▶ **ASSIGNMENT**: Below are some entries. Repeat exactly the lines from the one with "critPathMaxStageDelay_ns = 0.42" through the one with "crit_family = simple AND/OR/NAND/NOR gates", and only those.

▶ **EXTRACTED ENTRIES**:
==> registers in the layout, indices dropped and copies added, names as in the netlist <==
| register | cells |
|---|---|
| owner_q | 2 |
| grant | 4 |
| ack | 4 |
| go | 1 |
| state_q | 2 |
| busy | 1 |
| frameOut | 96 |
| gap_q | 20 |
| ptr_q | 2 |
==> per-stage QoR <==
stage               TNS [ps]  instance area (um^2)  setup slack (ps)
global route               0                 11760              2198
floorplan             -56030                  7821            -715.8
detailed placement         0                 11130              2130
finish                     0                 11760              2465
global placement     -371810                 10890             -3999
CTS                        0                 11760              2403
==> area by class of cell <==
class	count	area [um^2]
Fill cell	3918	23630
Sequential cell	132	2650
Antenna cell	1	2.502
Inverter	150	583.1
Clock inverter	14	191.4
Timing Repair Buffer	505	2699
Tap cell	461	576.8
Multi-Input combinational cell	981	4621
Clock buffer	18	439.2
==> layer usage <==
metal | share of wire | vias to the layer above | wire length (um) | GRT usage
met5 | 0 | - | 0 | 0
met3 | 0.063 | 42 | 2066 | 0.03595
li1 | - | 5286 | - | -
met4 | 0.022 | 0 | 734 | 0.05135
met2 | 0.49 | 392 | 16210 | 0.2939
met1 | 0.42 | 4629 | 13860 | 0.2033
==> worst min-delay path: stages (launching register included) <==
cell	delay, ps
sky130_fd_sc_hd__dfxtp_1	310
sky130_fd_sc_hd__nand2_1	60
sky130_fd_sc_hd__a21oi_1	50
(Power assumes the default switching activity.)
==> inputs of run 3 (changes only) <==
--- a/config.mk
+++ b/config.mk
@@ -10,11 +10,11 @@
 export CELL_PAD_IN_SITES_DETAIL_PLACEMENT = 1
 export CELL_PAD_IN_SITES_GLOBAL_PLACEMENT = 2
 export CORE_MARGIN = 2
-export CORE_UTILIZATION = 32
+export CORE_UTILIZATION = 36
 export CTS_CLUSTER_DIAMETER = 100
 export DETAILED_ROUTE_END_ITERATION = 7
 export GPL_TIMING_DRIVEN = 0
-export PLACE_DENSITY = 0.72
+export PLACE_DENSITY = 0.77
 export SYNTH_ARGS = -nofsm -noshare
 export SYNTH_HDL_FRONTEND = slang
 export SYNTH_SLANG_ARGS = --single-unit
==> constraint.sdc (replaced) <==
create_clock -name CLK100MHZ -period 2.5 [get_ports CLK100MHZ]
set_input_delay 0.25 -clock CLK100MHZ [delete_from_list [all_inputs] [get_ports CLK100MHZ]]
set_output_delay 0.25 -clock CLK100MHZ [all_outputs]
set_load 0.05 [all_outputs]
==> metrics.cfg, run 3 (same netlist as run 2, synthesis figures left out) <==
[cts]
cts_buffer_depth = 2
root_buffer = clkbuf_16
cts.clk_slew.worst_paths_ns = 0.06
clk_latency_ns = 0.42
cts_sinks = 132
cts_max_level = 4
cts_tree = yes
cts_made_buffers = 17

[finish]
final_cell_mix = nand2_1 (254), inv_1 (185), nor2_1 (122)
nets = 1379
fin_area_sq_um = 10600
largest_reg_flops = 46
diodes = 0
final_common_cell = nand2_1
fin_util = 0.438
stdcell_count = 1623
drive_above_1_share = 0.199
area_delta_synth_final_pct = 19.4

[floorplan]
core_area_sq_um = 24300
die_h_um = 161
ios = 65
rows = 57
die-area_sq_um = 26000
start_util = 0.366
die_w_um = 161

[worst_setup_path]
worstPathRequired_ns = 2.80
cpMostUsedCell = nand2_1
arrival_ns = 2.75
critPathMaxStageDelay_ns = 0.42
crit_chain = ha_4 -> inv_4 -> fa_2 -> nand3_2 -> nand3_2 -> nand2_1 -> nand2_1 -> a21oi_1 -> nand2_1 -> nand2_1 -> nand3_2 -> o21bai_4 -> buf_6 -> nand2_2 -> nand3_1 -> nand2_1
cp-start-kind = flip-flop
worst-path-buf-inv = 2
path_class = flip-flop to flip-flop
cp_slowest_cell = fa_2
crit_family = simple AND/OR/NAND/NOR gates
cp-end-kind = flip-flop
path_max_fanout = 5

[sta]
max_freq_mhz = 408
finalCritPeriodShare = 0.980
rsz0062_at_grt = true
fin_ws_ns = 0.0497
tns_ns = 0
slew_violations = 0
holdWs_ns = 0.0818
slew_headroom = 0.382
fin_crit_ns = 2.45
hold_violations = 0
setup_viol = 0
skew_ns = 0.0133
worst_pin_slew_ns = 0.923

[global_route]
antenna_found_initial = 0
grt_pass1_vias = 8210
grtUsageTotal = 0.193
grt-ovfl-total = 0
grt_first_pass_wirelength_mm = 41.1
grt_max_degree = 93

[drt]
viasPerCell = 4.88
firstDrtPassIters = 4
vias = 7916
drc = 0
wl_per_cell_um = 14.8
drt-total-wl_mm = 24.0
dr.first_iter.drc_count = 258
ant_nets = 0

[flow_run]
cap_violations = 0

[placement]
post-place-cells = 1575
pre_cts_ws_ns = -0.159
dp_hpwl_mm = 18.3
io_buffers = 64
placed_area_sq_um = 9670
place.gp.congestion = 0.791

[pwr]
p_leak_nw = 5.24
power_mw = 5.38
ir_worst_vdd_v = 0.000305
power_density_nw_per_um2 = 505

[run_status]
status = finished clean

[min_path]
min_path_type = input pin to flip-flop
--- src/rtl/cf_truth_scanner_if.sv ---
// Interface bundle for cf_truth_scanner.
// The master side drives start and the function-under-test output y_in.
// The slave side (the scanner) drives the vector and the scan results.
interface cf_truth_scanner_if;
  logic        start;
  logic        y_in;
  logic [3:0]  abcd;
  logic        busy;
  logic        done;
  logic [15:0] truth_table;
  logic [4:0]  err_cnt;
  logic        err_valid;
  logic [3:0]  first_err_idx;
  logic        pass;

  modport master (
    output start, y_in,
    input  abcd, busy, done, truth_table, err_cnt, err_valid, first_err_idx, pass
  );

  modport slave (
    input  start, y_in,
    output abcd, busy, done, truth_table, err_cnt, err_valid, first_err_idx, pass
  );
endinterface

--- src/rtl/cf_truth_scanner.sv ---
// cf_truth_scanner: steps a 4-input function through all 16 input vectors,
// samples its output after SETTLE extra cycles per vector, builds the truth
// table and compares it against EXPECTED.
// Optional feature macro: CF_SCAN_STOP_ON_ERR_EN -- when defined the scan ends
// on the first mismatching sample instead of covering all 16 vectors.
module cf_truth_scanner #(
  parameter int unsigned SETTLE   = 1,
  parameter logic [15:0] EXPECTED = 16'hA7FF
) (
  input logic               clk,
  input logic               rst_n,
  cf_truth_scanner_if.slave bus
);

  typedef enum logic [1:0] {
    ST_IDLE = 2'd0,
    ST_RUN  = 2'd1,
    ST_DONE = 2'd2
  } state_t;

  localparam logic [3:0] SETTLE_L = 4'(SETTLE);

  state_t      state_q, state_d;
  logic [3:0]  abcd_q, abcd_d;
  logic [3:0]  cnt_q, cnt_d;
  logic [15:0] tt_q, tt_d;
  logic [4:0]  err_cnt_q, err_cnt_d;
  logic        err_valid_q, err_valid_d;
  logic [3:0]  first_q, first_d;
  logic        pass_q, pass_d;
  logic        mismatch;

  // State and result registers; reset returns everything to idle/zero.
  always_ff @(posedge clk or negedge rst_n) begin
    if (!rst_n) begin
      state_q     <= ST_IDLE;
      abcd_q      <= '0;
      cnt_q       <= '0;
      tt_q        <= '0;
      err_cnt_q   <= '0;
      err_valid_q <= 1'b0;
      first_q     <= '0;
      pass_q      <= 1'b0;
    end else begin
      state_q     <= state_d;
      abcd_q      <= abcd_d;
      cnt_q       <= cnt_d;
      tt_q        <= tt_d;
      err_cnt_q   <= err_cnt_d;
      err_valid_q <= err_valid_d;
      first_q     <= first_d;
      pass_q      <= pass_d;
    end
  end

  // Next-state logic: accept start, count settle cycles, sample and compare.
  always_comb begin
    state_d     = state_q;
    abcd_d      = abcd_q;
    cnt_d       = cnt_q;
    tt_d        = tt_q;
    err_cnt_d   = err_cnt_q;
    err_valid_d = err_valid_q;
    first_d     = first_q;
    pass_d      = pass_q;
    mismatch    = 1'b0;

    case (state_q)
      ST_IDLE: begin
        if (bus.start) begin
          state_d     = ST_RUN;
          abcd_d      = '0;
          cnt_d       = SETTLE_L;
          tt_d        = '0;
          err_cnt_d   = '0;
          err_valid_d = 1'b0;
          first_d     = '0;
          pass_d      = 1'b0;
        end
      end

      ST_RUN: begin
        if (cnt_q != 4'd0) begin
          cnt_d = cnt_q - 4'd1;
        end else begin
          tt_d[abcd_q] = bus.y_in;
          mismatch     = (bus.y_in != EXPECTED[abcd_q]);
          if (mismatch) begin
            err_cnt_d = err_cnt_q + 5'd1;
            if (!err_valid_q) begin
              err_valid_d = 1'b1;
              first_d     = abcd_q;
            end
          end
`ifdef CF_SCAN_STOP_ON_ERR_EN
          if (mismatch || abcd_q == 4'd15) begin
`else
          if (abcd_q == 4'd15) begin
`endif
            state_d = ST_DONE;
          end else begin
            abcd_d = abcd_q + 4'd1;
            cnt_d  = SETTLE_L;
          end
        end
      end

      ST_DONE: begin
        pass_d  = (err_cnt_q == 5'd0);
        state_d = ST_IDLE;
      end

      default: state_d = ST_IDLE;
    endcase
  end

  // Status outputs are decoded straight from the registered state.
  assign bus.busy          = (state_q != ST_IDLE);
  assign bus.done          = (state_q == ST_DONE);
  assign bus.abcd          = abcd_q;
  assign bus.truth_table   = tt_q;
  assign bus.err_cnt       = err_cnt_q;
  assign bus.err_valid     = err_valid_q;
  assign bus.first_err_idx = first_q;
  assign bus.pass          = pass_q;

endmodule

--- src/flat_wrapper.sv ---
// flat-port wrapper written by rule: the top's interface ports become plain ports
module cf_truth_scanner_flat 
#(
  parameter int unsigned SETTLE   = 1,
  parameter logic [15:0] EXPECTED = 16'hA7FF
)
  (clk, rst_n, bus_start, bus_y_in, bus_abcd, bus_busy, bus_done, bus_truth_table, bus_err_cnt, bus_err_valid, bus_first_err_idx, bus_pass);
  cf_truth_scanner_if bus_i ();
  input logic clk;
  input logic rst_n;
  input wire logic [$bits(bus_i.start)-1:0] bus_start;
  input wire logic [$bits(bus_i.y_in)-1:0] bus_y_in;
  output wire logic [$bits(bus_i.abcd)-1:0] bus_abcd;
  output wire logic [$bits(bus_i.busy)-1:0] bus_busy;
  output wire logic [$bits(bus_i.done)-1:0] bus_done;
  output wire logic [$bits(bus_i.truth_table)-1:0] bus_truth_table;
  output wire logic [$bits(bus_i.err_cnt)-1:0] bus_err_cnt;
  output wire logic [$bits(bus_i.err_valid)-1:0] bus_err_valid;
  output wire logic [$bits(bus_i.first_err_idx)-1:0] bus_first_err_idx;
  output wire logic [$bits(bus_i.pass)-1:0] bus_pass;
  assign bus_i.start = bus_start;
  assign bus_i.y_in = bus_y_in;
  assign bus_abcd = bus_i.abcd;
  assign bus_busy = bus_i.busy;
  assign bus_done = bus_i.done;
  assign bus_truth_table = bus_i.truth_table;
  assign bus_err_cnt = bus_i.err_cnt;
  assign bus_err_valid = bus_i.err_valid;
  assign bus_first_err_idx = bus_i.first_err_idx;
  assign bus_pass = bus_i.pass;
  cf_truth_scanner #(.SETTLE(SETTLE), .EXPECTED(EXPECTED)) u_core (.clk(clk), .rst_n(rst_n), .bus(bus_i));
endmodule
--- config.mk ---
export PLATFORM = sky130hd
export DESIGN_NAME = cf_truth_scanner_flat
export DESIGN_NICKNAME = d
export VERILOG_FILES = /design/src/rtl/cf_truth_scanner_if.sv /design/src/rtl/cf_truth_scanner.sv /design/src/flat_wrapper.sv
export SDC_FILE = /design/constraint.sdc
export NUM_CORES = 1
export LEC_CHECK = 0
export ABC_AREA = 1
export CAP_MARGIN = 30
export CORE_MARGIN = 10
export CORE_UTILIZATION = 40
export CTS_BUF_LIST = sky130_fd_sc_hd__clkbuf_8
export CTS_CLUSTER_DIAMETER = 60
export DETAILED_ROUTE_END_ITERATION = 16
export SYNTH_ARGS = -nofsm -noshare
export SYNTH_HDL_FRONTEND = slang
export SYNTH_SLANG_ARGS = --single-unit
--- constraint.sdc ---
create_clock -name clk -period 2.1 [get_ports clk]
set_input_delay 0.21 -clock clk [delete_from_list [all_inputs] [get_ports clk]]
set_output_delay 0.21 -clock clk [all_outputs]
set_load 0.005 [all_outputs]
# Yosys cells after proc, flatten, opt, wreduce, memory -nomap -nowiden
# Memory sizes are Yosys's and may differ from the RTL's.
# Cells that the tools add are included.
[word_totals]
elab_cells = 71
ff_bits = 37
mem_bits_ro = 16
inputBits = 4
n_memories = 1
[memory_table]
columns = ["memory", "depth", "word_bits", "rd", "rd_ports_with_merged_regs", "write_ports", "line", "source"]
rows = [
  ["(name not given)", 16, 1, 1, 0, 0, "cf_truth_scanner.sv:87", "mismatch = (bus.y_in != EXPECTED[abcd_q]);"],
]
[classes]
n_eq_ne = 11
n_reduce_logical = 14
n_addsub = 3
muxes = 32
magnitude_cmp = 2
[ops]
columns = ["operator", "count"]
rows = [
  ["$mux W4", 9],
  ["$mux W16", 2],
  ["$pmux W16 S2", 1],
  ["$pmux W4 S2", 3],
  ["$bwmux W16", 1],
  ["$mux W5", 3],
  ["$pmux W5 S2", 1],
  ["$reduce_and A3 Y1", 3],
  ["$ne A2 B2 Y1 const B", 4],
  ["$reduce_and A4 Y1", 2],
  ["$mux W2", 3],
  ["$reduce_bool A2 Y1", 3],
  ["$add A5 B1 Y5 const B", 1],
  ["$logic_not A5 Y1", 1],
  ["$lt A4 B5 Y1 const B", 1],
  ["$mux W1", 5],
  ["$reduce_and A5 Y1", 1],
  ["$add A4 B1 Y4 const B", 1],
  ["$demux W1 S4", 1],
  ["$eq A4 B4 Y1 const B", 1],
  ["$ge A4 B1 Y1 const B", 1],
  ["$ne A2 B1 Y1 const B", 2],
  ["$pmux W1 S2", 2],
  ["$pmux W2 S2", 1],
  ["other kinds (9)", 9],
]

# Depth between registers and ports, before layout
# Gate-level depths: netlist (run 1).
[depth]
ltp_word = 7
ltp_mapped = 9

# Worst setup path before layout (run 1)
# Ideal clock, no wire load.
[synth_path]
path_kind = "reg-to-reg"
from = "reg u_core.cnt_q[0]"
to = "reg u_core.err_valid_q (netlist: u_core.bus.err_valid)"
path_slack_ps = 639
required_time_ps = 1981
stages_incl_launch_ff = 9
setup_ps = 119
arrival_ps = 1342
n_path_buf = 1
cell_sequence = "dfrtp_1 > inv_1 > ha_1 > nand3_2 > a21oi_4 > nand3_2 > buf_6 > nand2_2 > o21ai_2"
[synth_via]
elab_chain_cells = 3
[synth_lines]
columns = ["element", "line", "source"]
rows = [
  ["start: declaration", "cf_truth_scanner.sv:25", "logic [3:0] cnt_q, cnt_d;"],
  ["start signal: assignment", "cf_truth_scanner.sv:47", "cnt_q <= cnt_d;"],
  ["$reduce_bool A4 Y1", "cf_truth_scanner.sv:83", "if (cnt_q != 4'd0) begin"],
  ["$ne A2 B2 Y1 (no source line)", "n/a", ""],
  ["$reduce_and A4 Y1 (no source line)", "n/a", ""],
  ["end signal: assignment", "cf_truth_scanner.sv:50", "err_valid_q <= err_valid_d;"],
  ["end: declaration", "cf_truth_scanner.sv:28", "logic err_valid_q, err_valid_d;"],
]
# No other way between the ends.
# A chain may end at the register's enable or synchronous reset.

# Worst setup path after layout (run 1)
[layout_path]
from = "reg u_core.cnt_q[0]"
to = "reg u_core.tt_q[8] (netlist: u_core.bus.truth_table[8])"
[layout_via]
elab_chain_cells = 3
[layout_lines]
columns = ["element", "line", "source"]
rows = [
  ["$reduce_bool A4 Y1", "cf_truth_scanner.sv:83", ""],
  ["$ne A2 B2 Y1 (no source line)", "n/a", ""],
  ["$reduce_and A3 Y1 (no source line)", "n/a", ""],
  ["end signal: assignment", "cf_truth_scanner.sv:48", "tt_q <= tt_d;"],
  ["end: declaration", "cf_truth_scanner.sv:26", "logic [15:0] tt_q, tt_d;"],
]
# No other way between the ends.

==> metrics, run 1 <==
status complete, no violations; DRT iter0 DRCs 78; final design utilization 0.510; static leakage 1.23 nW; Die Width 91.9 µm; Die H 91.9 µm; relative slew slack 0.459; HPWL Detailed 3410 µm; vias per cell 4.81; # diodes 0; #FFs+latches synth 37; Post-Route WL 4670 µm; leading area contributor after synthesis dfrtp_1; routed wl met3 350 µm; CP peak stage delay 0.37 ns; Crit path buffers/inverters 2; total congestion overflow 0; WP data required 2.29 ns; HP Class in2async; period utilisation layout 0.866; Clock Latency Late Sink 0.29 ns; Pins Over Slew Limit 0; layout cells sized above 1 0.0952; Worst setup EP type flop; Routed WL per cell 12.8 µm; Layout area overhead 25.0%; Tot GR Track Use 0.118; CP max stage cell dfrtp_1; number of hold buffers added after CTS 0; antenna-violating nets left 0; multi-input logic area 996 µm²; post-route insts no fill 364; sequential share of the synthesized area 0.448; syn nets 270; synth top area cells dfrtp_1 (45%), nand2_1 (11%), nand3_1 (6.3%); CP startpoint kind flop; FP Rows 26; Remaining DRCs 0; placed cell count 356; most common cell after layout, fill and taps aside nand2_1; critical path class reg2reg; Initial Utilization 0.408; first-pass GRT wire length 8270 µm; Num CTS Buffers 5; area share of the largest cell type after synthesis 0.448; TNS Setup 0 ns; setup violators final 0; NumNets Final 306; root buffer cell clkbuf_8; CTS tree built; routability cong. 0.811; synthesized instance count 257; CP Launch Point u_core.cnt_q[0]; full die area 8450 µm²; worst slew pin tran 0.812 ns; most used cell, CP nand2_1; crit path to u_core.bus.truth_table[8]; cell chain of the critical path inv_1, ha_1, nand3_2, a21oi_4, buf_4, o21ai_0, nand2_1, nand2_1; hold_ws 0.0109 ns; Vias 1751; post-CTS resize count 0; skew final 0.0109 ns; clock buffer depth 2; Critical Path AT 2.00 ns; pin count of the biggest net entering global routing 38; Synth cell types 24; syn_area_per_cell 8.05 µm²; VDD IR-drop max 0.608 mV; vias in the first global route 1768; CTS Sinks 37; initial antenna violation count 0; pwr dens 1280 nW/µm²; f_max 550 MHz; MaxCap Viol Count 0; register area 926 µm²; RSZ-0062 raised after global routing false; R2R cell count 8; uppermost layer routed met4; Core Region 5070 µm²; worst r2r dst u_core.bus.truth_table[8]; RR Startpoint u_core.cnt_q[0]; number of I/O pins 37; cell area after synthesis 2070 µm²; FILL cells 522; # Post-CTS Setup Buffers 0; min Tclk post-route 1.82 ns; cell family with most CP delay buffers and inverters; H-tree depth 2; TritonRoute pass-1 iters 4; port buffer count 36; clk slew on worst S/H paths 0.08 ns; most frequent cells in the layout nand2_1 (63), dfrtp_1 (37), clkdlybuf4s50_1 (35); Ys Warns 0; wl on met1 2170 µm; CP max FO 26; R2R setup slack 0.28 ns; Crit path depth 8; DR WL met2 2110 µm; final hold vios 0
[per-layer routing]
metal,vias up,GRT usage
met1,800,0.141
met4,0,0.0450
met2,49,0.183
met3,2,0.0522
met5,-,0
li1,900,-
[state kept, by name, summed over array words and instances (netlist names)]
name	count
u_core.state_q	2
u_core.bus.err_valid	1
u_core.bus.abcd	4
u_core.cnt_q	4
u_core.bus.truth_table	16
u_core.bus.pass	1
u_core.bus.first_err_idx	4
u_core.bus.err_cnt	5
[metrics by stage]
step | area [µm²] | power (W) | setup WS (ns)
final | 2590 | 0.00332 | 0.281
after global routing | 2590 | 0.00365 | 0.0718
after CTS | 2590 | 0.00337 | 0.293
after detailed placement | 2470 | 0.00272 | 0.313
after global placement | 2470 | 0.00270 | 0.352
after floorplan | 2070 | 0.00205 | 0.639
[how the worst min path moves through the flow]
stage / cells past startpoint / end
after CTS: 1 / u_core.state_q[0]
after floorplan: 0 / u_core.bus.abcd[0]
after detailed placement: 1 / u_core.bus.pass
final: 1 / u_core.state_q[0]
after global routing: 1 / u_core.state_q[1]
after global placement: 1 / u_core.bus.err_cnt[2]
[power breakdown]
group	leakage [nW]	switching, W	internal (W)
sequential	0.480	0.000227	0.000978
clock	0.0626	0.000252	0.000383
combinational	0.687	0.000784	0.000695
[cell families (layout without fill, tap and decap cells)]
| kind of cell | Yosys count | after routing | synth area share |
|---|---|---|---|
| buf+inv | 33 | 70 | 0.0708 |
| xor+xnor | 5 | 5 | 0.0212 |
| compound gates | 34 | 34 | 0.0986 |
| fa+ha+maj | 9 | 9 | 0.0544 |
| flops | 37 | 37 | 0.448 |
| simple gates | 139 | 139 | 0.307 |
[synth_stat cells]
cell,n
nor3_4,1
buf_2,6
o21ai_0,24
xnor2_1,1
o21ai_2,5
nand2_1,63
nor2_1,30
a21oi_4,1
nand3_1,26
clkbuf_1,1
inv_1,23
inv_2,1
xor2_1,4
o22ai_1,1
nand4_1,9
nand2_2,6
o21ai_1,2
nor2_8,1
nand3_2,2
nor2_2,1
a21boi_1,1
buf_6,2
ha_1,9
dfrtp_1,37
[final cells by class]
| type | count | share of cell area |
|---|---|---|
| flip-flops and latches | 37 | 0.358 |
| repair buffers | 38 | 0.143 |
| inverters | 24 | 0.0348 |
| well taps | 70 | 0.0339 |
| clock buffers | 6 | 0.0319 |
| clock inverters | 2 | 0.0131 |
| multi-input cells | 187 | 0.385 |
Note: power is estimated with default switching activity, not from simulation.
==> run 2: changes to the inputs <==
- REMOVE_ABC_BUFFERS: unset -> 1
==> metrics, run 2 (same netlist as run 1, synthesis figures left out) <==
status complete, no violations; layout cells sized above 1 0.0915 (-0.00371); first-pass GRT wire length 8210 µm (-0.67%); full die area 8450 µm² (unchanged); CTS Sinks 37 (unchanged); initial antenna violation count 0 (unchanged); Worst setup EP type flop; antenna-violating nets left 0 (unchanged); clk slew on worst S/H paths 0.07 ns (about the same); routing usage on met3 0.0293 (-0.0228); critical path class reg2reg; RSZ-0062 raised after global routing false; # Post-CTS Setup Buffers 0 (unchanged); Core Region 5070 µm² (unchanged); pwr dens 1240 nW/µm² (-3.6%); CTS tree built; clock buffer depth 2 (unchanged); post-route insts no fill 365 (+0.27%); most common cell after layout, fill and taps aside nand2_1; TNS Setup 0 ns (unchanged); vias in the first global route 1702 (-3.7%); final hold vios 0 (unchanged); CP max FO 12 (-54%); M2 GR Usage 0.179 (-0.00412); WP data required 2.27 ns (-0.02 ns); min Tclk post-route 1.85 ns (+0.0319 ns); f_max 540 MHz (-1.7%); most frequent cells in the layout nand2_1 (63), dfrtp_1 (37), clkdlybuf4s50_1 (35); setup violators final 0 (unchanged); total congestion overflow 0 (unchanged); H-tree depth 2 (unchanged); Tot GR Track Use 0.117 (-0.000555); Initial Utilization 0.408 (unchanged); MaxCap Viol Count 0 (unchanged); setup slack after layout 0.249 ns (-0.0319 ns); relative slew slack 0.458 (-0.000498); max FFs per register 16 (unchanged); vias per cell 4.85 (+0.75%); Clock Latency Late Sink 0.28 ns (about the same); Num CTS Buffers 5 (unchanged); FILL cells 519 (-0.57%); Final Instance Area 2570 µm² (-0.63%); DRT iter0 DRCs 108 (+38%); most used routing layer met2; HP Class in2async; Post-Route WL 4760 µm (+1.9%); placed cell count 357 (+0.28%); pin count of the biggest net entering global routing 38 (unchanged); Routed WL per cell 13.1 µm (+1.7%); number of I/O pins 37 (unchanged); CP startpoint kind flop; Vias 1769 (+1.0%); routability cong. 0.802 (-1.1%); # diodes 0 (unchanged); post-place instance area 2490 µm² (+0.81%); post-CTS resize count 0 (unchanged); skew final 0.00289 ns (-0.00799 ns); multi-input logic area 996 µm² (unchanged); FP Rows 26 (unchanged); Critical Path AT 2.02 ns (+0.02 ns); period utilisation layout 0.881 (+0.0152); static leakage 1.23 nW (-0.28%); HPWL Detailed 3500 µm (+2.6%); NumNets Final 307 (+0.33%); number of hold buffers added after CTS 0 (unchanged); Remaining DRCs 0 (unchanged); VDD IR-drop max 0.480 mV (-21%); Setup WS pre-CTS 0.274 ns (-0.0389 ns); Layout area overhead 24.3%; global-route met1 utilization 0.153 (+0.0121); worst slew pin tran 0.813 ns (+0.000748 ns); register area 926 µm² (unchanged); final design utilization 0.506 (-0.00321); Die Width 91.9 µm (unchanged); Pins Over Slew Limit 0 (unchanged); Die H 91.9 µm (unchanged); root buffer cell clkbuf_8; TritonRoute pass-1 iters 4 (unchanged); port buffer count 36 (unchanged)
run 2: cell count changes in the layout (fill, tap and decap cells not counted), sizes merged:
cell	previous run	this run
inv	25	27
buf	3	4
bufinv	1	0
clkbuf	6	5
run 2: layer usage:
metal	routed length, µm	share of wire
met1	2290	0.48
met2	2140	0.45
met3	240	0.050
met4	90	0.019
met5	0	0
run 2: through the flow:
stage,total power [W],hold WS (ns)
after global placement,0.00274,0.364
after floorplan,0.00200,-0.0856
after CTS,0.00323,0.0506
after detailed placement,0.00276,0.366
after global routing,0.00350,0.0864
final,0.00318,0.0165
run 2: worst paths after layout:
| kind | endpoint | cells past startpoint | from | slack [ns] |
|---|---|---|---|---|
| hold reg to reg | u_core.bus.first_err_idx[2] | 2 | u_core.bus.first_err_idx[2] | 0.47 |
| setup / recovery | u_core.bus.err_cnt[1] | 7 | u_core.cnt_q[0] | 0.25 |
| min in group clk | u_core.bus.first_err_idx[2] | 2 | u_core.bus.first_err_idx[2] | 0.47 |
| setup reg to reg | u_core.bus.err_cnt[1] | 7 | u_core.cnt_q[0] | 0.25 |
| hold / removal | u_core.cnt_q[0] | 1 | rst_n | 0.02 |
| max in group asynchronous | u_core.bus.truth_table[5] | 1 | rst_n | 1.57 |
run 2: power by group:
part | switching, W | total, W | leakage [nW] | internal (W)
Clock | 0.000236 | 0.000457 | 0.0519 | 0.000221
Combinational | 0.000794 | 0.00151 | 0.694 | 0.000717
Sequential | 0.000234 | 0.00121 | 0.480 | 0.000978
Total | 0.00126 | 0.00318 | 1.23 | 0.00192
run 2: final cells by class:
cell class / instances / area share
clock buffers: 5 / 0.0268
well taps: 70 / 0.0341
flip-flops and latches: 37 / 0.360
repair buffers: 39 / 0.152
inverters: 24 / 0.0351
clock inverters: 3 / 0.00438
multi-input cells: 187 / 0.388
run 2: critical path, cell delays in order, from the launching register on:
cell,delay (ns)
dfrtp_1,0.36
inv_1,0.13
ha_1,0.19
nand3_2,0.17
a21oi_4,0.34
nand3_2,0.34
nand2_1,0.14
o21ai_1,0.07
==> run 3: changes to the inputs <==
- ABC_CLOCK_PERIOD_IN_PS: unset -> 2100
- TNS_END_PERCENT: unset -> 5
==> results of run 3 <==
No change in the layout: final DEF, timing and power equal those of run 2.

▶ **YOUR SOLUTION**:
critPathMaxStageDelay_ns = 0.42
crit_chain = ha_4 -> inv_4 -> fa_2 -> nand3_2 -> nand3_2 -> nand2_1 -> nand2_1 -> a21oi_1 -> nand2_1 -> nand2_1 -> nand3_2 -> o21bai_4 -> buf_6 -> nand2_2 -> nand3_1 -> nand2_1
cp-start-kind = flip-flop
worst-path-buf-inv = 2
path_class = flip-flop to flip-flop
cp_slowest_cell = fa_2
crit_family = simple AND/OR/NAND/NOR gates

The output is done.